With respect to trade, one worry is that by moving closer to the Sanders position Clinton could lose the support of Republicans who are alienated by Trump's much more extreme anti-trade proposals. But this seems like a small effect. Decent Republicans who can't vote for Trump because he is a racist authoritarian are not going to turn around and vote for him because Clinton's trade policy inches a little closer to Trump's.
The bigger worry for the Sanders crowd should be that while Clinton might campaign in the general as a free-trade skeptic, once in office she'll be pro-free-trade agreements. This is indeed a real worry. Clinton's current views on trade could well be opportunistic. Like Obama and Bill Clinton, she probably does favor free-trade agreements, even when they lead to harm to various domestic industries, because she believes that they benefit the U.S. economy on net.
Yet, as Professor Buchanan has explained, much of our public debate about trade rests on the completely false notion that there is such a thing as "free trade." When one properly understands the differences between Sanders and Clinton as matters of emphasis and degree, it becomes clear that it would be hard to predict exactly which trade policies each would favor and oppose. To the extent that, other things being equal, Clinton's policy preferences would more often incline her to support a free trade agreement than would Sanders's policy preferences, that's a reason for Sanders to use his leverage for trade policy.
On most of the other issues that Sanders holds dear, he probably doesn't need to do very much asking. That's because on such matters as raising the minimum wage and expanding Medicare, Clinton already agrees (or will agree after thinking things through) that the Sanders proposals are good policies and good politics.

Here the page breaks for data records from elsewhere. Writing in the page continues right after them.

--- design/flow/run.sh ---
#!/bin/bash
# OpenROAD 26Q1-2900-gdf79404cd8, Yosys 0.63+post, stock flow scripts
make -C /OpenROAD-flow-scripts/flow DESIGN_CONFIG=/design/flow/config.mk WORK_HOME=/design/flow/orfs finish
--- design/flow/config.mk ---
export PLATFORM = sky130hd
export DESIGN_NAME = ALU
export DESIGN_NICKNAME = ALU
export VERILOG_FILES = /design/flow/design.v
export SDC_FILE = /design/flow/constraint.sdc
export NUM_CORES = 4
export LEC_CHECK = 1
export CORE_UTILIZATION = 50
export SYNTH_HDL_FRONTEND = slang
--- design/flow/constraint.sdc ---
current_design ALU

set clk_period 11.1
set clk_io_pct 0.2

create_clock -name clk0 -period $clk_period

set non_clock_inputs [all_inputs -no_clocks]
set_input_delay [expr $clk_period * $clk_io_pct] -clock clk0 $non_clock_inputs
set_output_delay [expr $clk_period * $clk_io_pct] -clock clk0 [all_outputs]
--- design/flow/design.v ---
module ALU #(
    parameter WIDTH = 32
)(
    input  logic signed [WIDTH-1:0] a,
    input  logic signed [WIDTH-1:0] b,
    input  logic [2:0]              alu_op,   
    output logic signed [WIDTH-1:0] result
);
    always_comb begin
        case (alu_op)
            3'b000: result = a + b;         
            3'b001: result = a - b;         
            3'b010: result = a & b;         
            3'b011: result = a | b;         
            3'b100: result = a ^ b;         
            3'b101: result = a << b[4:0];   
            3'b110: result = a >>> b[4:0];  
            3'b111: result = (a < b) ? 1 : 0;  
            default: result = 0;
        endcase
    end
endmodule
==> flow_summary.ini <==
; yosys + openroad results
[timing]
period_minus_slack_ns = 9.007
fin_tns_setup_ns = 0
post-route-period-util = 0.8115
finalHoldViolations = 0
slew-limit-headroom = 0.4293
fmax_ghz = 0.1110
slew_violations = 0
finalSetupViolCount = 0
grt_setup_unrepaired = no
tightest_slew_ns = 0.8561

[routing]
wl_per_cell_um = 25.67
num_antenna_cells = 0
vias = 10260
drc = 0
drt_iter0_drc = 1340
wl_mm = 37.91
drtAntennaViolNets = 0
first_pass_iters = 9
viasPerCell = 6.946

[placement]
numPortBuffers = 99
place_hpwl_mm = 29.39
placement.cell_area_um2 = 9677
dp_cells = 1477
place.gp.congestion = 1.036

[hold_path]
min_path_cells = 5
hold_start = b[1]
hold_path.class = primary input to primary output
min_to = result[2]

[die]
dieArea_um2 = 17910
dieWidth_um = 133.8
fp.dieH_um = 133.8
fp_util = 0.5185
core_um2 = 16760
io_pins = 99
rows = 47

[finish]
mi_logic_area_um2 = 7889
nFillCells = 1648
finalNonFillerCells = 1477
clkbuf_count = 0
area.growth.synth_to_final_pct = 11.36
seq_area_um2 = 0
drive_gt1_frac = 0.08990
finalInstanceArea_um2 = 9677
seq_cells = 0

[worst_setup_path]
crit_buf_inv = 5
critPathArrivalTime_ns = 6.79
worst_path_largest_cell_delay_ns = 0.63
required_ns = 8.88
cp_slowest_cell = a311oi_2
cp-end-kind = primary output
critPathLaunchType = primary input
criticalPathCategory = primary input to primary output
path_delay_family = AND-OR/OR-AND gates
worstPathCellList = clkdlybuf4s50_1, buf_4, inv_1, ha_1, inv_1, a2111oi_0, a2111oi_2, o21ai_2, nand3_1, a311oi_2, o31ai_1, xor2_1, o21ai_0, clkdlybuf4s50_1
worstPathMaxFanout = 36

[grt]
grt_overflow = 0
antenna_found_initial = 2
grt_max_degree = 70
grt_pass1_wl_mm = 57.23
globalRouteTotalUtil = 0.4371
first_global_vias = 9408

[logic_synthesis]
yosysWarnings = 0
synthDistinctLibCells = 79
common_cells = nor2_1, a21oi_1, inv_1, ha_1, o21ai_0
ys_cells = 1237
syn_area_um2 = 8690
ys_seq_share = 0
syn_inst = 1237
yosys_area_um2 = 8690
most_common_cell = nor2_1
synth_top_area_share = 0.1397
yosysTopAreaCell = ha_1
area_leaders = ha_1, mux4_2, a21oi_1
avgSynthCellArea_um2 = 7.025

[power]
p_leak_nw = 4.000
power_mw = 0.5443
p_per_area_nw_per_um2 = 56.25
peakVddDrop_v = 0.00004596

[clocking]
post_cts.repair.setup_buffers = 0
hold_buffers = 0
cts_resized = 0

[flow_run]
drv_cap = 0
tool_warnings = 98

[outcome]
status = completed
[cell usage in the layout (no fill, tap or decap), types with 10 or more instances in the layout]
cell             Yosys  routed
o221ai_1            14      14
a221o_1             12      12
mux2i_1             44      44
or3_1               13      13
inv_1               99      99
a21oi_1            118     118
a221oi_1            11      11
o22ai_1             10      10
buf_4                4      23
a211oi_1            12      12
ha_1                97      97
nand2_1             96      96
o21ai_0             97      97
nor2_1             152     151
o211ai_1            24      24
clkdlybuf4s50_1      0      94
a222oi_1            16      16
nand3_1             21      21
mux4_2              50      50
o21bai_1            15      15
nand2b_1            17      17
nor3_1              34      32
a21o_1              10      10
[cell families after synthesis]
| kind of cell | after synthesis | synth area share |
|---|---|---|
| AOI/OAI and AO/OA | 436 | 0.3437 |
| xor gates and xnor gates | 9 | 0.009072 |
| adders and majority gates | 99 | 0.1443 |
| buffers and inverters | 202 | 0.09359 |
| muxes | 105 | 0.2066 |
| and+or+nand+nor | 386 | 0.2027 |
[worst min-delay path, stage by stage]
cell             delay (ns)
buf_2                  0.12
fa_1                   0.24
o211ai_1               0.11
o221a_2                0.13
clkdlybuf4s50_1        0.40
[through the flow]
| stage | hold slack, ns | worst slack (ns) | utilization |
|---|---|---|---|
| finish | 5.443 | 2.093 | 0.5774 |
| global route | 5.496 | 1.841 | 0.5774 |
| CTS | 5.450 | 2.210 | 0.5774 |
| detailed placement | 5.440 | 2.237 | 0.5774 |
| global placement | 5.462 | 2.310 | 0.5774 |
| floorplan | 4.708 | 3.441 | - |
[layer usage]
metal	routed length, um	track usage
met5	27	0
met4	1145	0.1004
met3	5587	0.1883
met2	15590	0.6100
met1	15560	0.6293
[area by class of cell]
type               count  share of cell area
multi-input cells   1035              0.8152
inverters            101             0.03918
well taps            220             0.02845
repair buffers       121              0.1171
[worst max-delay path by stage]
stage	startpoint	end	slack [ns]	cells past startpoint
global route	b[4]	result[29]	1.84	14
CTS	b[4]	result[29]	2.21	14
finish	b[4]	result[29]	2.09	14
[where the power goes]
group          switching (mW)  total [mW]  internal (mW)
logic                   0.324       0.544          0.221
registers                   0           0              0
clock network               0           0              0
Power is estimated from default activity; no workload was simulated.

The one significant exception is foreign policy. Clinton really is much more of an interventionist than Sanders. In the general, she will emphasize her experience and the fact that Trump could easily start a shooting war because of a personal insult. But once in office, there could arise circumstances in which Clinton would be quicker to use force than Sanders would.
I don't see a good way for Sanders to use his leverage for a more dovish foreign policy. Perhaps his surrogates could get some language inserted in the party platform about the importance of moving U.S. foreign policy on the Middle East to be more critical of Israeli policy, which would be a symbolic victory for some Sanders supporters, but with the exception of briefly misstating the Palestinian death toll in the last Israel-Gaza war, the actual positions taken by Sanders on the Israel/Palestine conflict are not very different from those promoted by both Bushes, Obama, and both Clintons. Compromise language could likely be found for the platform, but this would not have any impact on the conduct of U.S. foreign policy more broadly.